About Spirit Fire


In 3000 BCE a war of destruction sweeps across the pre-historic northern hemisphere in the second book of the Neandertal trilogy, Spirit Fire!

Warlog, the man who invented war, hears rumors of unusual people living in caves far east of his land. Rayloc, his shaman, fears the strange people are droglits, servants of evil from deep in the earth who have come to destroy their way of life.

Sotif, History Man of the Alliance between Earth People and Sun People, tries to guard his culture against changes that could induce Mother Earth to withdraw her blessings. But Warlog and his army arrive intent upon breaking the Alliance by subjugating the Sun People and destroying the Earth People (droglits).

Faced with this threat, Sotif races to find the Spirit Fire, the symbol left to his people thousands of years ago by the great priestess, Kectu. Only the Spirit Fire can bring hope to Sotif’s people and help them defeat Warlog. The key to success ultimately lies in the hands of Tincolad, one of Warlog’s warriors captured by the Alliance. Sotif must convince the young warrior to help, but he will not listen to Sotif’s arguments. Not even Tincolad’s love for Soft Cloud seems able to sway him.


Spirit Fire Book Review

I’ve just finished reading “Spirit Fire: Neandertals Book Two” by author Glen R. Stott, and let me just say: Bravo! Well done! “Spirit Fire: Neandertals Book Two” is the second book in the three part Neandertal saga, and it does not disappoint... Stott has successfully brought the many characters forward from “Heart of the Bison,” the first book in this epic adventure. Stott writes with fervor and flair, and leaves the reader anxious for more. Five stars.
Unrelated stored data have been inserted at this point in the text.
`config.mk`:
```
export PLATFORM = sky130hd
export DESIGN_NAME = rx_gear_align
export DESIGN_NICKNAME = d
export VERILOG_FILES = /design/src/rtl/pcie_gear_pkg.sv /design/src/rtl/rx_gear_align.sv
export SDC_FILE = /design/constraint.sdc
export NUM_CORES = 1
export LEC_CHECK = 0
export CAP_MARGIN = 20
export CORE_AREA = 2 2 72 67
export DETAILED_ROUTE_END_ITERATION = 16
export DIE_AREA = 0 0 74 69
export PLACE_DENSITY = 0.76
export SYNTH_ARGS = -nofsm -noshare
export SYNTH_HDL_FRONTEND = slang
export SYNTH_SLANG_ARGS = --single-unit
```
`constraint.sdc`:
```
create_clock -name clk_250 -period 1.6 [get_ports clk_250]
set_input_delay 0.24 -clock clk_250 [delete_from_list [all_inputs] [get_ports clk_250]]
set_output_delay 0.24 -clock clk_250 [all_outputs]
set_load 0.005 [all_outputs]
```
`src/rtl/pcie_gear_pkg.sv`:
```
// Shared gearbox definitions: FSM state encodings, COM/IDLE symbols and symbol bit positions.
// Used by the Rx alignment bridge and the Tx-side gearing logic.
package pcie_gear_pkg;

  typedef enum logic [1:0] {
    ST_DISABLED = 2'd0,
    ST_SETTLE   = 2'd1,
    ST_HUNT     = 2'd2,
    ST_LOCKED   = 2'd3
  } gear_state_e;

  localparam int         K_BIT       = 8;
  localparam int         STAT_BIT    = 9;
  localparam logic [7:0] COM_SYM_DEF = 8'hBC;
  // Electrical-idle marker: status bit set, everything else clear.
  localparam logic [9:0] IDLE_SYM    = 10'(1 << STAT_BIT);

endpackage

```
`src/rtl/rx_gear_align.sv`:
```
// Rx symbol gearbox: packs one 10-bit symbol per clk_250 into COM-aligned 20-bit pairs.
// Optional saturating realign counter when RX_GEAR_ALIGN_STATS_EN is defined.
module rx_gear_align
  import pcie_gear_pkg::*;
#(
  parameter int         GWIDTH     = 20,
  parameter logic [7:0] COM_SYM    = COM_SYM_DEF,
  parameter int         SETTLE_CYC = 8
) (
  input  logic                clk_250,
  input  logic                rst,
  input  logic                drate_enable,
  input  logic [GWIDTH/2-1:0] data_in,
  output logic [GWIDTH-1:0]   data_out,
  output logic                data_valid,
  output logic                locked,
  output logic                realign
`ifdef RX_GEAR_ALIGN_STATS_EN
  ,output logic [7:0]         realign_cnt
`endif
);

  localparam int              SW          = GWIDTH / 2;
  localparam logic [SW-1:0]   IDLE        = SW'(IDLE_SYM);
  localparam logic [4:0]      SETTLE_LAST = 5'(SETTLE_CYC - 1);

  gear_state_e       state_q, state_d;
  logic [4:0]        cnt_q, cnt_d;
  logic              phase_q, phase_d;
  logic [SW-1:0]     lower_q, lower_d;
  logic [GWIDTH-1:0] data_out_q, data_out_d;
  logic              valid_q, valid_d;
  logic              locked_q, locked_d;
  logic              realign_q, realign_d;
  logic              is_com;

  assign is_com = data_in[K_BIT] & (data_in[7:0] == COM_SYM);

  always_comb begin
    state_d    = state_q;
    cnt_d      = cnt_q;
    phase_d    = phase_q;
    lower_d    = lower_q;
    data_out_d = data_out_q;
    valid_d    = 1'b0;
    locked_d   = locked_q;
    realign_d  = 1'b0;
    if (!drate_enable) begin
      // Dropping enable abandons any half-built pair and parks the outputs at idle.
      state_d    = ST_DISABLED;
      cnt_d      = '0;
      phase_d    = 1'b0;
      lower_d    = IDLE;
      data_out_d = {IDLE, IDLE};
      locked_d   = 1'b0;
    end else begin
      case (state_q)
        ST_DISABLED: begin
          state_d = ST_SETTLE;
          cnt_d   = '0;
        end
        ST_SETTLE: begin
          cnt_d = cnt_q + 5'd1;
          if (cnt_d == SETTLE_LAST) state_d = ST_HUNT;
        end
        ST_HUNT: begin
          if (is_com) begin
            lower_d  = data_in;
            phase_d  = 1'b1;
            locked_d = 1'b1;
            state_d  = ST_LOCKED;
          end
        end
        ST_LOCKED: begin
          if (!phase_q) begin
            lower_d = data_in;
            phase_d = 1'b1;
          end else if (is_com) begin
            // COM on the upper slot: slip one symbol so it becomes the new lower half.
            lower_d   = data_in;
            realign_d = 1'b1;
          end else begin
            data_out_d = {data_in, lower_q};
            valid_d    = 1'b1;
            phase_d    = 1'b0;
          end
        end
        default: state_d = ST_DISABLED;
      endcase
    end
  end

  always_ff @(posedge clk_250 or posedge rst) begin
    if (rst) begin
      state_q    <= ST_DISABLED;
      cnt_q      <= '0;
      phase_q    <= 1'b0;
      lower_q    <= IDLE;
      data_out_q <= {IDLE, IDLE};
      valid_q    <= 1'b0;
      locked_q   <= 1'b0;
      realign_q  <= 1'b0;
    end else begin
      state_q    <= state_d;
      cnt_q      <= cnt_d;
      phase_q    <= phase_d;
      lower_q    <= lower_d;
      data_out_q <= data_out_d;
      valid_q    <= valid_d;
      locked_q   <= locked_d;
      realign_q  <= realign_d;
    end
  end

  assign data_out   = data_out_q;
  assign data_valid = valid_q;
  assign locked     = locked_q;
  assign realign    = realign_q;

`ifdef RX_GEAR_ALIGN_STATS_EN
  logic [7:0] realign_cnt_q, realign_cnt_d;

  always_comb begin
    realign_cnt_d = realign_cnt_q;
    if (state_d == ST_DISABLED) realign_cnt_d = '0;
    else if (realign_d && (realign_cnt_q != 8'hFF)) realign_cnt_d = realign_cnt_q + 8'd1;
  end

  always_ff @(posedge clk_250 or posedge rst) begin
    if (rst) realign_cnt_q <= '0;
    else     realign_cnt_q <= realign_cnt_d;
  end

  assign realign_cnt = realign_cnt_q;
`endif

endmodule

```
Reviewed by Author Charline Ratcliff for Rebecca’s Reads


Glen R. Stott's novel, “Spirit Fire,” is the second work of fiction in a trilogy on Neandertals. The book shares characters with its predecessor, “Heart of the Bison,” but that does not appear to me to be the real thread of what links these incredible tales. I think really what Mr. Stott is up to is far more layered than just the story of certain characters. It appears now, to this reviewer, that he is chiseling down the undertows of civilization, the war minded ways, the real world and psychological repercussions of prejudice, the jealousies, the rages, and the unalterable trajectories life on our planet can take because of reactionary natures in societies. Deep stuff? You better believe it. Human nature is being laid out here. And it is being done with stories that glide along the page, full and interesting stories that force one to stay on the couch and continue turning pages.

Neandertals are the higher plain of species here and they are singled out to be victimized because of it. These Neandertals, known also as Earth People, have been provided miraculous things by Mother Earth. They are spiritual in a way, enlightened enough to accept caves to dwell in, embrace the vision they are given, the fortitude and foresight. As Einstein said though, “Great spirits have always encountered violent opposition from mediocre minds.” The Neandertals’ distant Cro-Magnon relations have a legend about an evil god that brings cave dwellers forth to use magic for bad ends, the old typical way of stigmatizing the new or progressive. It almost always leads to war, and that is the stir here. Peaceful alliances are threatened. The Earth People and the Sun People have been at ease together going on forever. Warlog, the Cro-Magnon warrior leader, sparked by the desire to bring all around him into conformity with what is believed the way to survive discovers the Earth People. Driven by the legends, he sets out to divide the Earth People and the Sun People, to destroy what will not capitulate.

“Spirit Fire” gives us the beginnings of war. It conjures powerfully drawn characters such as Sotif and Warlog and Rayloc and Soft Cloud and Pale Water to hammer out an adventure that ratchets adrenaline through the reader's core. It gives us societies we can know because of Stott's deceptively straight forward prose. He is up to so much here and is smart enough, and enough of a writer, to not bog himself, or us, down in pedantry, in academic posturing. No doubt he has done his research. Thankfully, he is a storyteller of the highest pedigree and so makes interesting civilizations we have no firsthand knowledge of. To read “Spirit Fire” is to be given a treasure of fable alive in the text. It is also, in my opinion, a flicker of light, a giant measure of insight into the underpinnings of today's life forces, our ways, our quagmires, our spirits, our intricate and many foibles and wonders.